Problem to solve:
Please look for the string "table" below and report every line in which it occurs.

Data for review:
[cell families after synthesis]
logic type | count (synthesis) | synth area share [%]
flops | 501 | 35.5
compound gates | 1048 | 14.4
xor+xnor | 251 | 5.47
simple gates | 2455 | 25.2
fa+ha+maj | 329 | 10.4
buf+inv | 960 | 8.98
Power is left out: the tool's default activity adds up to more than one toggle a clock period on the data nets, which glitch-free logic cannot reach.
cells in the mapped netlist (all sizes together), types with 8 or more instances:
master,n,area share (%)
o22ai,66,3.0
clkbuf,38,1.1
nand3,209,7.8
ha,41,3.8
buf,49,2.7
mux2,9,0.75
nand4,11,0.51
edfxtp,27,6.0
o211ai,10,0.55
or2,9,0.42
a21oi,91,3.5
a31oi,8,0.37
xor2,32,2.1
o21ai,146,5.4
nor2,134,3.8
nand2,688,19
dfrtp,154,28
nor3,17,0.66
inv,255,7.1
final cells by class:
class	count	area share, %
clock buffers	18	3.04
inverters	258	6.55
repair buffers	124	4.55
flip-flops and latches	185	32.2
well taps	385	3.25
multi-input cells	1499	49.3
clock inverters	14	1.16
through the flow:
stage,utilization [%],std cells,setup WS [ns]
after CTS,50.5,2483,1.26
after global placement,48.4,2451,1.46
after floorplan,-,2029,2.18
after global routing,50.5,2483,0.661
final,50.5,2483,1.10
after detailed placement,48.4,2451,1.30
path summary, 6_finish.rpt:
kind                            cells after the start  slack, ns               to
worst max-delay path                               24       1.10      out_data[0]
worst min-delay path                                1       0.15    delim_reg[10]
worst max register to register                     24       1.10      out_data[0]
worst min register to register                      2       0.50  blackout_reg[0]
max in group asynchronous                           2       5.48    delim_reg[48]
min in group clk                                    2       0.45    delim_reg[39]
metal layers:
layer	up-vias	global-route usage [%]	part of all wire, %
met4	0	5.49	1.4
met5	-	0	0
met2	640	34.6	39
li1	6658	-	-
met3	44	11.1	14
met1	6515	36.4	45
==> src/uuidp_pkg.sv <==
`default_nettype none

package uuidp_pkg;

  localparam logic [5:0] UUID_DIGITS = 6'd32;
  localparam logic [5:0] HALF_DIGITS = 6'd16;

  localparam logic [7:0] CH_OPEN   = 8'h7B;
  localparam logic [7:0] CH_CLOSE  = 8'h7D;
  localparam logic [7:0] CH_HYPHEN = 8'h2D;

  typedef enum logic [2:0] {
    ST_OK           = 3'd0,
    ST_SHORT        = 3'd1,
    ST_BRACE        = 3'd2,
    ST_LEAD_HYPHEN  = 3'd3,
    ST_DOUBLE_HYPHEN = 3'd4,
    ST_BAD_CHAR     = 3'd5,
    ST_FEW_DIGITS   = 3'd6,
    ST_EXTRA        = 3'd7
  } status_e;

  // per-string parse state
  typedef struct packed {
    logic [5:0]  digit_count;
    logic [63:0] high_accum;
    logic [63:0] low_accum;
    logic [5:0]  char_count;
    logic        has_braces;
    logic        at_string_start;
    logic        at_content_start;
    logic        prev_was_hyphen;
    status_e     first_error;
  } state_t;

  localparam state_t RESET_STATE = '{
    digit_count:      6'd0,
    high_accum:       64'd0,
    low_accum:        64'd0,
    char_count:       6'd0,
    has_braces:       1'b0,
    at_string_start:  1'b1,
    at_content_start: 1'b1,
    prev_was_hyphen:  1'b0,
    first_error:      ST_OK
  };

  typedef struct packed {
    logic [63:0] value_high;
    logic [63:0] value_low;
    status_e     status;
  } result_t;

  typedef struct packed {
    logic       valid;
    logic [3:0] nibble;
  } hex_t;

  function automatic hex_t hex_value(logic [7:0] c);
    hex_t h;
    h.valid  = 1'b0;
    h.nibble = 4'd0;
    if (c >= 8'h30 && c <= 8'h39) begin
      h.valid  = 1'b1;
      h.nibble = c[3:0];
    end else if ((c >= 8'h61 && c <= 8'h66) || (c >= 8'h41 && c <= 8'h46)) begin
      // 'a'..'f' and 'A'..'F' share the low nibble 1..6
      h.valid  = 1'b1;
      h.nibble = c[3:0] + 4'd9;
    end
    return h;
  endfunction

endpackage

`default_nettype wire

==> src/uuid_text_parser.sv <==
`default_nettype none

// UUID text parser. Feed the string one byte per request on char_in_i, with
// is_last_i set on the final byte; that byte yields exactly one result: the
// 128-bit value (value_high_o = first 16 hex digits, value_low_o = last 16)
// and status_o (0 ok, 1 short, 2 brace mismatch, 3 leading hyphen, 4 double
// hyphen, 5 bad char, 6 few digits, 7 extra content). Values read zero on
// any error. Throughput is one byte per cycle unless the input stalls:
// each byte goes through an input register, then a single step of
// digit/hyphen/brace logic updates the parse state and, on the last byte,
// loads the result register, which raises out_valid_o. The input side
// stalls only while a last byte sits in the input register and the result
// register still holds an untaken result; ordinary bytes keep flowing.
// Parser state returns to its reset values after every last byte.

module uuid_text_parser
  import uuidp_pkg::*;
(
  input  logic        clk_i,
  input  logic        rst_ni,
  input  logic        in_valid_i,
  output logic        in_stall_o,
  input  logic [7:0]  char_in_i,
  input  logic        is_last_i,
  output logic        out_valid_o,
  input  logic        out_stall_i,
  output logic [63:0] value_high_o,
  output logic [63:0] value_low_o,
  output logic [2:0]  status_o
);

  // input register
  logic       in_valid_q;
  logic [7:0] char_q;
  logic       last_q;

  // parse state and result register
  state_t  state_q, state_d;
  result_t step_res;
  result_t res_q;
  logic    out_valid_q;

  logic out_free;
  logic advance;

  uuidp_step u_step (
    .char_i   (char_q),
    .last_i   (last_q),
    .state_i  (state_q),
    .state_o  (state_d),
    .result_o (step_res)
  );

  // result register can take a new result this cycle
  assign out_free   = !out_valid_q || !out_stall_i;
  // non-last bytes never need the result register
  assign advance    = in_valid_q && (!last_q || out_free);
  assign in_stall_o = in_valid_q && !advance;

  always_ff @(posedge clk_i or negedge rst_ni) begin
    if (!rst_ni) begin
      in_valid_q <= 1'b0;
    end else if (!in_stall_o) begin
      in_valid_q <= in_valid_i;
    end
  end

  always_ff @(posedge clk_i) begin
    if (!in_stall_o) begin
      char_q <= char_in_i;
      last_q <= is_last_i;
    end
  end

  always_ff @(posedge clk_i or negedge rst_ni) begin
    if (!rst_ni) begin
      state_q <= RESET_STATE;
    end else if (advance) begin
      state_q <= state_d;
    end
  end

  always_ff @(posedge clk_i or negedge rst_ni) begin
    if (!rst_ni) begin
      out_valid_q <= 1'b0;
    end else if (out_free) begin
      out_valid_q <= advance && last_q;
    end
  end

  always_ff @(posedge clk_i) begin
    if (out_free && advance && last_q) begin
      res_q <= step_res;
    end
  end

  assign out_valid_o  = out_valid_q;
  assign value_high_o = res_q.value_high;
  assign value_low_o  = res_q.value_low;
  assign status_o     = res_q.status;

endmodule

`default_nettype wire

==> src/uuidp_step.sv <==
`default_nettype none

module uuidp_step
  import uuidp_pkg::*;
(
  input  logic [7:0] char_i,
  input  logic       last_i,
  input  state_t     state_i,
  output state_t     state_o,
  output result_t    result_o
);

  always_comb begin
    state_t  st;
    logic    content;
    logic    first;
    hex_t    hx;
    status_e status;

    st      = state_i;
    content = 1'b1;
    first   = 1'b0;
    hx      = hex_value(char_i);

    if (st.char_count < UUID_DIGITS) begin
      st.char_count = st.char_count + 6'd1;
    end

    if (st.at_string_start) begin
      st.at_string_start = 1'b0;
      if (char_i == CH_OPEN) begin
        st.has_braces = 1'b1;
        content       = 1'b0;
      end
    end
    // closing byte of a braced string is not content
    if (content && last_i && st.has_braces) begin
      content = 1'b0;
    end

    if (content) begin
      first               = st.at_content_start;
      st.at_content_start = 1'b0;
      if (st.first_error == ST_OK) begin
        if (st.digit_count >= UUID_DIGITS) begin
          st.first_error = ST_EXTRA;
        end else if (char_i == CH_HYPHEN) begin
          if (first) begin
            st.first_error = ST_LEAD_HYPHEN;
          end else if (st.prev_was_hyphen) begin
            st.first_error = ST_DOUBLE_HYPHEN;
          end else begin
            st.prev_was_hyphen = 1'b1;
          end
        end else if (!hx.valid) begin
          st.first_error = ST_BAD_CHAR;
        end else begin
          if (st.digit_count < HALF_DIGITS) begin
            st.high_accum = {st.high_accum[59:0], hx.nibble};
          end else begin
            st.low_accum = {st.low_accum[59:0], hx.nibble};
          end
          st.digit_count     = st.digit_count + 6'd1;
          st.prev_was_hyphen = 1'b0;
        end
      end
    end

    if (st.char_count < UUID_DIGITS) begin
      status = ST_SHORT;
    end else if (st.has_braces && char_i != CH_CLOSE) begin
      status = ST_BRACE;
    end else if (st.first_error != ST_OK) begin
      status = st.first_error;
    end else if (st.digit_count < UUID_DIGITS) begin
      status = ST_FEW_DIGITS;
    end else begin
      status = ST_OK;
    end

    result_o.status     = status;
    result_o.value_high = (status == ST_OK) ? st.high_accum : 64'd0;
    result_o.value_low  = (status == ST_OK) ? st.low_accum : 64'd0;

    // a finished string leaves the parser ready for the next one
    state_o = last_i ? RESET_STATE : st;
  end

endmodule

`default_nettype wire
[src/rtl/core/rgbpwm_pkg.sv]
// Shared types, constants and helpers for the RGB PWM breathing LED driver.
// No dependencies; imported by every module of the block.
package rgbpwm_pkg;

  localparam logic [7:0]  LEVEL_MAX = 8'd100;

  // Reset values of the configuration registers
  localparam logic [7:0]  PWM_TOP_RST          = 8'd100;
  localparam logic [15:0] BREATHE_INTERVAL_RST = 16'd50;
  localparam logic [6:0]  BREATHE_PEAK_RST     = 7'd100;
  localparam logic        BREATHE_ENABLE_RST   = 1'b1;

  typedef enum logic [2:0] {
    OP_TICK       = 3'd0,
    OP_SET_LEVELS = 3'd1,
    OP_BREATHE    = 3'd2,
    OP_ON         = 3'd3,
    OP_OFF        = 3'd4
  } opcode_t;

  typedef enum logic [1:0] {
    REG_PWM_TOP          = 2'd0,
    REG_BREATHE_INTERVAL = 2'd1,
    REG_BREATHE_PEAK     = 2'd2,
    REG_BREATHE_ENABLE   = 2'd3
  } reg_index_t;

  localparam logic [1:0] CH_RED   = 2'd0;
  localparam logic [1:0] CH_GREEN = 2'd1;

  typedef struct packed {
    logic [7:0]  pwm_top;
    logic [15:0] breathe_interval;
    logic [6:0]  breathe_peak;
    logic        breathe_enable;
  } cfg_t;

  typedef struct packed {
    logic [2:0]  opcode;
    logic [7:0]  red_level;
    logic [7:0]  green_level;
    logic [7:0]  blue_level;
    logic [1:0]  breathe_channel_sel;
    logic [15:0] loop_count;
  } item_t;

  function automatic logic [7:0] clamp_level(input logic [7:0] v);
    return (v > LEVEL_MAX) ? LEVEL_MAX : v;
  endfunction

endpackage

[src/rtl/core/rgbpwm_cfg.sv]
// APB-style configuration registers of the RGB PWM breathing LED driver.
// Depends on rgbpwm_pkg for the register map and the cfg_t bundle.
module rgbpwm_cfg
  import rgbpwm_pkg::*;
(
  input  logic        clk,
  input  logic        rst,
  input  logic        psel,
  input  logic        penable,
  input  logic        pwrite,
  input  logic [3:0]  paddr,
  input  logic [31:0] pwdata,
  output logic [31:0] prdata,
  output logic        pready,
  output cfg_t        cfg
);

  logic       wr_en;
  reg_index_t reg_sel;

  assign pready  = 1'b1;
  assign wr_en   = psel && penable && pwrite && pready;
  assign reg_sel = reg_index_t'(paddr[3:2]);

  always_ff @(posedge clk) begin
    if (rst) begin
      cfg.pwm_top          <= PWM_TOP_RST;
      cfg.breathe_interval <= BREATHE_INTERVAL_RST;
      cfg.breathe_peak     <= BREATHE_PEAK_RST;
      cfg.breathe_enable   <= BREATHE_ENABLE_RST;
    end else if (wr_en) begin
      unique case (reg_sel)
        REG_PWM_TOP:          cfg.pwm_top          <= pwdata[7:0];
        REG_BREATHE_INTERVAL: cfg.breathe_interval <= pwdata[15:0];
        REG_BREATHE_PEAK:     cfg.breathe_peak     <= pwdata[6:0];
        REG_BREATHE_ENABLE:   cfg.breathe_enable   <= pwdata[0];
        default: ;
      endcase
    end
  end

  always_comb begin
    unique case (reg_sel)
      REG_PWM_TOP:          prdata = {24'd0, cfg.pwm_top};
      REG_BREATHE_INTERVAL: prdata = {16'd0, cfg.breathe_interval};
      REG_BREATHE_PEAK:     prdata = {25'd0, cfg.breathe_peak};
      REG_BREATHE_ENABLE:   prdata = {31'd0, cfg.breathe_enable};
      default:              prdata = 32'd0;
    endcase
  end

endmodule
--- src/rtl/bfba_pkg.sv ---
`default_nettype none
// ----------------------------------------------------------------------------
// bfba_pkg
// Shared types and constants of the best-fit block allocator: item layouts,
// opcodes, status codes and parameter defaults.
// ----------------------------------------------------------------------------
package bfba_pkg;

    // Field widths of the items on the ports
    localparam int OPCODE_W     = 2;
    localparam int SIZE_FIELD_W = 16;
    localparam int STATUS_W     = 2;
    localparam int INDEX_FIELD_W = 4;
    localparam int REQNUM_W     = 16;

    // Defaults of the top-level parameters
    localparam int BFBA_MAX_BLOCKS = 16;
    localparam int BFBA_SIZE_BITS  = 16;

    // Opcodes of an input item
    typedef enum logic [OPCODE_W-1:0] {
        OP_CLEAR  = 2'd0,
        OP_APPEND = 2'd1,
        OP_ALLOC  = 2'd2,
        OP_NOP    = 2'd3
    } t_opcode;

    // Status codes of a result item
    localparam logic [STATUS_W-1:0] ST_DONE   = 2'd0;
    localparam logic [STATUS_W-1:0] ST_NOFIT  = 2'd1;
    localparam logic [STATUS_W-1:0] ST_FULL   = 2'd2;

    typedef struct packed {
        logic [OPCODE_W-1:0]     opcode;
        logic [SIZE_FIELD_W-1:0] size;
    } t_in_item;

    typedef struct packed {
        logic [STATUS_W-1:0]      status;
        logic [INDEX_FIELD_W-1:0] block_index;
        logic [SIZE_FIELD_W-1:0]  remaining_size;
        logic [REQNUM_W-1:0]      request_number;
    } t_out_item;

    // Control of the shared compare unit
    typedef struct packed {
        logic start;   // forget the current best candidate
        logic vld;     // a table entry is presented this cycle
    } t_cmp_ctl;

endpackage : bfba_pkg
`default_nettype wire

--- src/rtl/best_fit_block_allocator.sv ---
`default_nettype none
// ----------------------------------------------------------------------------
// best_fit_block_allocator
// Best-fit allocator over a table of free-block sizes.
// ----------------------------------------------------------------------------
// Usage:
//   Input channel (i_in_valid / o_in_stall / i_in_item) takes one command:
//   clear, append a free block, allocate a request, or no-op. Output channel
//   (o_out_valid / i_out_stall / o_out_item) gives one result per command.
//   Clear, append, no-op and an allocate on an empty table go from accept
//   straight to the finish state, which loads the output register once it
//   is free. Other allocates first pass the scan, wait and update states
//   over the N loaded blocks: the table memory has one read port and the
//   compare unit examines one entry per cycle, then the update state
//   writes the shrunk block back if one fits. The block takes one command at a
//   time; o_in_stall is high while a command is in work.
//   The result sits in an output register, so a new command is accepted while
//   the previous result still waits. If the receiver stalls and a further
//   result is finished, that result waits in the block and the input stalls.
//   Reset empties the table, zeroes the request counter and drops any
//   pending result; table contents are not cleared and need no clearing pass.
// ----------------------------------------------------------------------------
module best_fit_block_allocator
    import bfba_pkg::*;
#(
    parameter int MAX_BLOCKS = BFBA_MAX_BLOCKS,
    parameter int SIZE_BITS  = BFBA_SIZE_BITS
) (
    input  wire logic      i_clk,
    input  wire logic      i_rst_n,
    input  wire logic      i_in_valid,
    output logic           o_in_stall,
    input  wire t_in_item  i_in_item,
    output logic           o_out_valid,
    input  wire logic      i_out_stall,
    output t_out_item      o_out_item
);

    localparam int IDX_W = (MAX_BLOCKS > 1) ? $clog2(MAX_BLOCKS) : 1;
    localparam int CNT_W = $clog2(MAX_BLOCKS + 1);
    localparam logic [CNT_W-1:0] CNT_FULL = CNT_W'(MAX_BLOCKS);

    typedef enum logic [4:0] {
        S_IDLE = 5'b00001,
        S_SCAN = 5'b00010,
        S_WAIT = 5'b00100,
        S_UPD  = 5'b01000,
        S_FIN  = 5'b10000
    } t_state;

    t_state               r_state, n_state;
    logic [CNT_W-1:0]     r_loaded, n_loaded;
    logic [REQNUM_W-1:0]  r_reqs, n_reqs;
    logic [IDX_W-1:0]     r_scan, n_scan;
    logic                 r_rd_vld;
    logic [IDX_W-1:0]     r_rd_idx;
    logic [SIZE_BITS-1:0] r_req_sz, n_req_sz;
    t_out_item            r_res, n_res;
    logic                 r_out_valid, n_out_valid;
    t_out_item            r_out, n_out;

    logic                 accept;
    logic [SIZE_BITS-1:0] in_sz;
    logic [SIZE_BITS+SIZE_FIELD_W-1:0] in_sz_ext;
    logic                 wr_en;
    logic [IDX_W-1:0]     wr_addr;
    logic [SIZE_BITS-1:0] wr_data;
    logic                 rd_en;
    logic [SIZE_BITS-1:0] rd_data;
    t_cmp_ctl             cmp_ctl;
    logic                 cmp_found;
    logic [IDX_W-1:0]     cmp_idx;
    logic [SIZE_BITS-1:0] cmp_rem;
    logic [IDX_W+INDEX_FIELD_W-1:0]     idx_ext_app, idx_ext_best;
    logic [SIZE_BITS+SIZE_FIELD_W-1:0]  sz_ext_app, sz_ext_rem;

    assign o_in_stall = (r_state != S_IDLE);
    assign accept     = i_in_valid && !o_in_stall;

    // Take the size modulo the table width
    assign in_sz_ext = {{SIZE_BITS{1'b0}}, i_in_item.size};
    assign in_sz     = in_sz_ext[SIZE_BITS-1:0];

    // Width adjust of indexes and sizes onto the result fields
    assign idx_ext_app  = {{INDEX_FIELD_W{1'b0}}, r_loaded[IDX_W-1:0]};
    assign idx_ext_best = {{INDEX_FIELD_W{1'b0}}, cmp_idx};
    assign sz_ext_app   = {{SIZE_FIELD_W{1'b0}}, in_sz};
    assign sz_ext_rem   = {{SIZE_FIELD_W{1'b0}}, cmp_rem};

    assign rd_en = (r_state == S_SCAN);
    assign cmp_ctl.start = accept;
    assign cmp_ctl.vld   = r_rd_vld;

    bfba_mem #(
        .DEPTH  (MAX_BLOCKS),
        .DATA_W (SIZE_BITS),
        .ADDR_W (IDX_W)
    ) u_mem (
        .i_clk     (i_clk),
        .i_wr_en   (wr_en),
        .i_wr_addr (wr_addr),
        .i_wr_data (wr_data),
        .i_rd_en   (rd_en),
        .i_rd_addr (r_scan),
        .o_rd_data (rd_data)
    );

    bfba_cmp #(
        .DATA_W (SIZE_BITS),
        .IDX_W  (IDX_W)
    ) u_cmp (
        .i_clk       (i_clk),
        .i_rst_n     (i_rst_n),
        .i_ctl       (cmp_ctl),
        .i_data      (rd_data),
        .i_idx       (r_rd_idx),
        .i_req       (r_req_sz),
        .o_found     (cmp_found),
        .o_best_idx  (cmp_idx),
        .o_remaining (cmp_rem)
    );

    // Sequencer
    always_comb begin
        n_state     = r_state;
        n_loaded    = r_loaded;
        n_reqs      = r_reqs;
        n_scan      = r_scan;
        n_req_sz    = r_req_sz;
        n_res       = r_res;
        n_out_valid = r_out_valid;
        n_out       = r_out;
        wr_en       = 1'b0;
        wr_addr     = r_loaded[IDX_W-1:0];
        wr_data     = in_sz;

        // Drop the delivered result
        if (r_out_valid && !i_out_stall) begin
            n_out_valid = 1'b0;
        end

        unique case (r_state)
            S_IDLE: begin
                if (accept) begin
                    n_res    = '0;
                    n_req_sz = in_sz;
                    n_scan   = '0;
                    n_state  = S_FIN;
                    unique case (t_opcode'(i_in_item.opcode))
                        OP_CLEAR: begin
                            n_loaded = '0;
                            n_reqs   = '0;
                        end
                        OP_APPEND: begin
                            if (r_loaded == CNT_FULL) begin
                                n_res.status = ST_FULL;
                            end else begin
                                wr_en                = 1'b1;
                                n_loaded             = r_loaded + 1'b1;
                                n_res.status         = ST_DONE;
                                n_res.block_index    = idx_ext_app[INDEX_FIELD_W-1:0];
                                n_res.remaining_size = sz_ext_app[SIZE_FIELD_W-1:0];
                            end
                        end
                        OP_ALLOC: begin
                            n_reqs               = r_reqs + 1'b1;
                            n_res.request_number = r_reqs + 1'b1;
                            if (r_loaded == '0) begin
                                n_res.status = ST_NOFIT;
                            end else begin
                                n_state = S_SCAN;
                            end
                        end
                        OP_NOP: begin
                        end
                    endcase
                end
            end
            S_SCAN: begin
                // Advance the read address over the loaded entries
                n_scan = r_scan + 1'b1;
                if (CNT_W'(r_scan) + 1'b1 == r_loaded) begin
                    n_state = S_WAIT;
                end
            end
            S_WAIT: begin
                n_state = S_UPD;
            end
            S_UPD: begin
                // Shrink the chosen block
                if (cmp_found) begin
                    wr_en                = 1'b1;
                    wr_addr              = cmp_idx;
                    wr_data              = cmp_rem;
                    n_res.status         = ST_DONE;
                    n_res.block_index    = idx_ext_best[INDEX_FIELD_W-1:0];
                    n_res.remaining_size = sz_ext_rem[SIZE_FIELD_W-1:0];
                end else begin
                    n_res.status = ST_NOFIT;
                end
                n_state = S_FIN;
            end
            S_FIN: begin
                // Hand the result to the output register once it is free
                if (!r_out_valid || !i_out_stall) begin
                    n_out_valid = 1'b1;
                    n_out       = r_res;
                    n_state     = S_IDLE;
                end
            end
            default: begin
                n_state = S_IDLE;
            end
        endcase
    end

    always_ff @(posedge i_clk) begin
        if (!i_rst_n) begin
            r_state     <= S_IDLE;
            r_loaded    <= '0;
            r_reqs      <= '0;
            r_out_valid <= 1'b0;
            r_rd_vld    <= 1'b0;
        end else begin
            r_state     <= n_state;
            r_loaded    <= n_loaded;
            r_reqs      <= n_reqs;
            r_out_valid <= n_out_valid;
            r_rd_vld    <= rd_en;
        end
    end

    // Payload registers
    always_ff @(posedge i_clk) begin
        r_scan   <= n_scan;
        r_rd_idx <= r_scan;
        r_req_sz <= n_req_sz;
        r_res    <= n_res;
        r_out    <= n_out;
    end

    assign o_out_valid = r_out_valid;
    assign o_out_item  = r_out;

endmodule : best_fit_block_allocator
`default_nettype wire

--- src/rtl/bfba_mem.sv ---
`default_nettype none
// ----------------------------------------------------------------------------
// bfba_mem
// Free-block size table: one write port, one read port with registered data.
// ----------------------------------------------------------------------------
module bfba_mem #(
    parameter int DEPTH  = 16,
    parameter int DATA_W = 16,
    parameter int ADDR_W = 4
) (
    input  wire logic              i_clk,
    input  wire logic              i_wr_en,
    input  wire logic [ADDR_W-1:0] i_wr_addr,
    input  wire logic [DATA_W-1:0] i_wr_data,
    input  wire logic              i_rd_en,
    input  wire logic [ADDR_W-1:0] i_rd_addr,
    output logic      [DATA_W-1:0] o_rd_data
);

    logic [DATA_W-1:0] r_mem [DEPTH];

    // Write one entry
    always_ff @(posedge i_clk) begin
        if (i_wr_en) begin
            r_mem[i_wr_addr] <= i_wr_data;
        end
    end

    // Read one entry, data valid in the next cycle
    always_ff @(posedge i_clk) begin
        if (i_rd_en) begin
            o_rd_data <= r_mem[i_rd_addr];
        end
    end

endmodule : bfba_mem
`default_nettype wire

--- src/rtl/bfba_cmp.sv ---
`default_nettype none
// ----------------------------------------------------------------------------
// bfba_cmp
// Shared compare unit: keeps the smallest entry that still fits the request,
// first index winning on ties, and forms the size left after allocation.
// ----------------------------------------------------------------------------
module bfba_cmp
    import bfba_pkg::*;
#(
    parameter int DATA_W = 16,
    parameter int IDX_W  = 4
) (
    input  wire logic              i_clk,
    input  wire logic              i_rst_n,
    input  wire t_cmp_ctl          i_ctl,
    input  wire logic [DATA_W-1:0] i_data,
    input  wire logic [IDX_W-1:0]  i_idx,
    input  wire logic [DATA_W-1:0] i_req,
    output logic                   o_found,
    output logic      [IDX_W-1:0]  o_best_idx,
    output logic      [DATA_W-1:0] o_remaining
);

    logic              r_found;
    logic [IDX_W-1:0]  r_best_idx;
    logic [DATA_W-1:0] r_best_size;
    logic              take;

    // Entry fits and beats the current candidate (strictly smaller)
    assign take = i_ctl.vld && (i_data >= i_req) && (!r_found || (i_data < r_best_size));

    always_ff @(posedge i_clk) begin
        if (!i_rst_n) begin
            r_found <= 1'b0;
        end else if (i_ctl.start) begin
            r_found <= 1'b0;
        end else if (take) begin
            r_found <= 1'b1;
        end
    end

    // Hold the best candidate
    always_ff @(posedge i_clk) begin
        if (take && !i_ctl.start) begin
            r_best_idx  <= i_idx;
            r_best_size <= i_data;
        end
    end

    assign o_found     = r_found;
    assign o_best_idx  = r_best_idx;
    assign o_remaining = r_best_size - i_req;

endmodule : bfba_cmp
`default_nettype wire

Reply:
        logic vld;     // a table entry is presented this cycle
// Best-fit allocator over a table of free-block sizes.
//   Clear, append, no-op and an allocate on an empty table go from accept
//   over the N loaded blocks: the table memory has one read port and the
//   Reset empties the table, zeroes the request counter and drops any
//   pending result; table contents are not cleared and need no clearing pass.
    // Take the size modulo the table width
// Free-block size table: one write port, one read port with registered data.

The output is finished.